His sigh was like a zeppelin deflating. “In books published before I unveiled the Anthrolexicon, Egg.” His brows furrowed. “You really should get out more, Egg. Get a few beers in you, talk to real people. You ever do that?”
“Absolutely sir. I’ve got some social interaction planned for later this very week to work on my,” here she paused, pretending to reference her notes, “ah, quarrelous tendencies and utter social ineptitude, sir.”

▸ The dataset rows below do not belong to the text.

This is an optimization exercise on Yosys and OpenROAD, whose aim is small area and a short achievable clock period, not a production implementation. Function was checked by simulation only, so behaviour that the tests miss may differ from the original. Power figures rest on the tool's default switching activity, not on a simulated workload.

==> flow/design.v <==
package spiPkg;
    localparam int addrWidth = 7;
    localparam int dataWidth = 8;
    localparam int memDepth = 128;
    localparam int debounceCycles = 3;
    localparam int debounceWidth = $clog2(debounceCycles);
    localparam int bitCountWidth = $clog2(dataWidth + 1);
    localparam int rawPinCount = 3;
    localparam logic [rawPinCount-1:0] rawPinsIdle = 3'b010;
    localparam int stateWidth = 3;
    localparam logic [stateWidth-1:0] stateIdle = 3'd0;
    localparam logic [stateWidth-1:0] stateAddressLoad = 3'd1;
    localparam logic [stateWidth-1:0] stateBranch = 3'd2;
    localparam logic [stateWidth-1:0] stateDataLoad = 3'd3;
    localparam logic [stateWidth-1:0] stateRead = 3'd4;
    localparam logic [stateWidth-1:0] stateWrite = 3'd5;
    typedef struct packed {
        logic sclkRise;
        logic sclkFall;
        logic csN;
        logic mosi;
    } spiPins;
    typedef struct packed {
        logic addrLatch;
        logic shiftLoad;
        logic memWrite;
        logic misoEnable;
    } ctrlStrobes;
endpackage
`timescale 1ns/100ps
import spiPkg::*;
module inputConditioner
(
    input  logic   clk,
    input  logic   reset,
    input  logic   sclk,
    input  logic   csN,
    input  logic   mosi,
    output spiPkg::spiPins pins
);
    logic [rawPinCount-1:0]   rawPins;
    logic [rawPinCount-1:0]   syncStage1;
    logic [rawPinCount-1:0]   syncStage2;
    logic [rawPinCount-1:0]   stablePins;
    logic [debounceWidth-1:0] stableCount [rawPinCount];
    logic                     sclkPrev;
    assign rawPins = {mosi, csN, sclk};
    always_ff @(posedge clk) begin
        if (reset) begin
            syncStage1 <= rawPinsIdle;
            syncStage2 <= rawPinsIdle;
        end else begin
            syncStage1 <= rawPins;
            syncStage2 <= syncStage1;
        end
    end
    always_ff @(posedge clk) begin
        if (reset) begin
            stablePins <= rawPinsIdle;
            for (int i = 0; i < rawPinCount; i++) begin
                stableCount[i] <= '0;
            end
        end else begin
            for (int i = 0; i < rawPinCount; i++) begin
                if (syncStage2[i] == stablePins[i]) begin
                    stableCount[i] <= '0;
                end else if (stableCount[i] == debounceWidth'(debounceCycles - 1)) begin
                    stablePins[i] <= syncStage2[i];
                    stableCount[i] <= '0;
                end else begin
                    stableCount[i] <= stableCount[i] + 1'b1;
                end
            end
        end
    end
    always_ff @(posedge clk) begin
        if (reset) begin
            sclkPrev <= 1'b0;
        end else begin
            sclkPrev <= stablePins[0];
        end
    end
    assign pins.sclkRise = stablePins[0] & ~sclkPrev;
    assign pins.sclkFall = ~stablePins[0] & sclkPrev;
    assign pins.csN = stablePins[1];
    assign pins.mosi = stablePins[2];
endmodule
`timescale 1ns/100ps
import spiPkg::*;
module shiftRegister
(
    input  logic                 clk,
    input  logic                 reset,
    input  spiPkg::spiPins               pins,
    input  spiPkg::ctrlStrobes           strobes,
    input  logic [dataWidth-1:0] parallelIn,
    output logic [dataWidth-1:0] parallelOut,
    output logic                 miso
);
    logic [dataWidth-1:0] shiftReg;
    always_ff @(posedge clk) begin
        if (reset) begin
            shiftReg <= '0;
        end else if (strobes.shiftLoad) begin
            shiftReg <= parallelIn;
        end else if (pins.sclkRise) begin
            shiftReg <= {shiftReg[dataWidth-2:0], pins.mosi};
        end
    end
    always_ff @(posedge clk) begin
        if (reset) begin
            miso <= 1'b0;
        end else if (pins.sclkFall) begin
            miso <= shiftReg[dataWidth-1];
        end
    end
    assign parallelOut = shiftReg;
endmodule
`timescale 1ns/100ps
import spiPkg::*;
module spiController
(
    input  logic       clk,
    input  logic       reset,
    input  spiPkg::spiPins     pins,
    input  logic       rwBit,
    output spiPkg::ctrlStrobes strobes
);
    logic [stateWidth-1:0]    state;
    logic [bitCountWidth-1:0] bitCount;
    always_ff @(posedge clk) begin
        if (reset || pins.csN) begin
            state <= stateIdle;
            bitCount <= '0;
            strobes <= '0;
        end else begin
            strobes.addrLatch <= 1'b0;
            strobes.shiftLoad <= 1'b0;
            strobes.memWrite <= 1'b0;
            case (state)
                stateIdle: begin
                    state <= stateAddressLoad;
                    bitCount <= '0;
                end
                stateAddressLoad: begin
                    if (pins.sclkRise) begin
                        if (bitCount == bitCountWidth'(addrWidth)) begin
                            bitCount <= '0;
                            state <= stateBranch;
                            strobes.addrLatch <= 1'b1;
                        end else begin
                            bitCount <= bitCount + 1'b1;
                        end
                    end
                end
                stateBranch: begin
                    if (rwBit) begin
                        state <= stateDataLoad;
                        strobes.shiftLoad <= 1'b1;
                    end else begin
                        state <= stateWrite;
                    end
                end
                stateDataLoad: begin
                    state <= stateRead;
                end
                stateRead: begin
                    if (pins.sclkFall) begin
                        if (bitCount == bitCountWidth'(dataWidth)) begin
                            strobes.misoEnable <= 1'b0;
                            bitCount <= '0;
                            state <= stateIdle;
                        end else begin
                            strobes.misoEnable <= 1'b1;
                            bitCount <= bitCount + 1'b1;
                        end
                    end
                end
                stateWrite: begin
                    if (pins.sclkRise) begin
                        if (bitCount == bitCountWidth'(dataWidth - 1)) begin
                            strobes.memWrite <= 1'b1;
                            bitCount <= '0;
                            state <= stateIdle;
                        end else begin
                            bitCount <= bitCount + 1'b1;
                        end
                    end
                end
                default: begin
                    state <= stateIdle;
                    bitCount <= '0;
                    strobes.misoEnable <= 1'b0;
                end
            endcase
        end
    end
endmodule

“Very good, Egg, very good.”
The conversation ended as Alacrity’s mind drifted away from the world of sound financial principles and hard work to the world of business — at least, business as it existed in Alacrity’s own mind. A world of winks and handshakes, charisma and followed hunches and never letting contrivances like Law and Order get in the way of a good thing. And certainly not those fraudsters at the tax office get a toenail inside the door — if you wanted money, you had to earn it, not just skim the cream off someone else’s hard work.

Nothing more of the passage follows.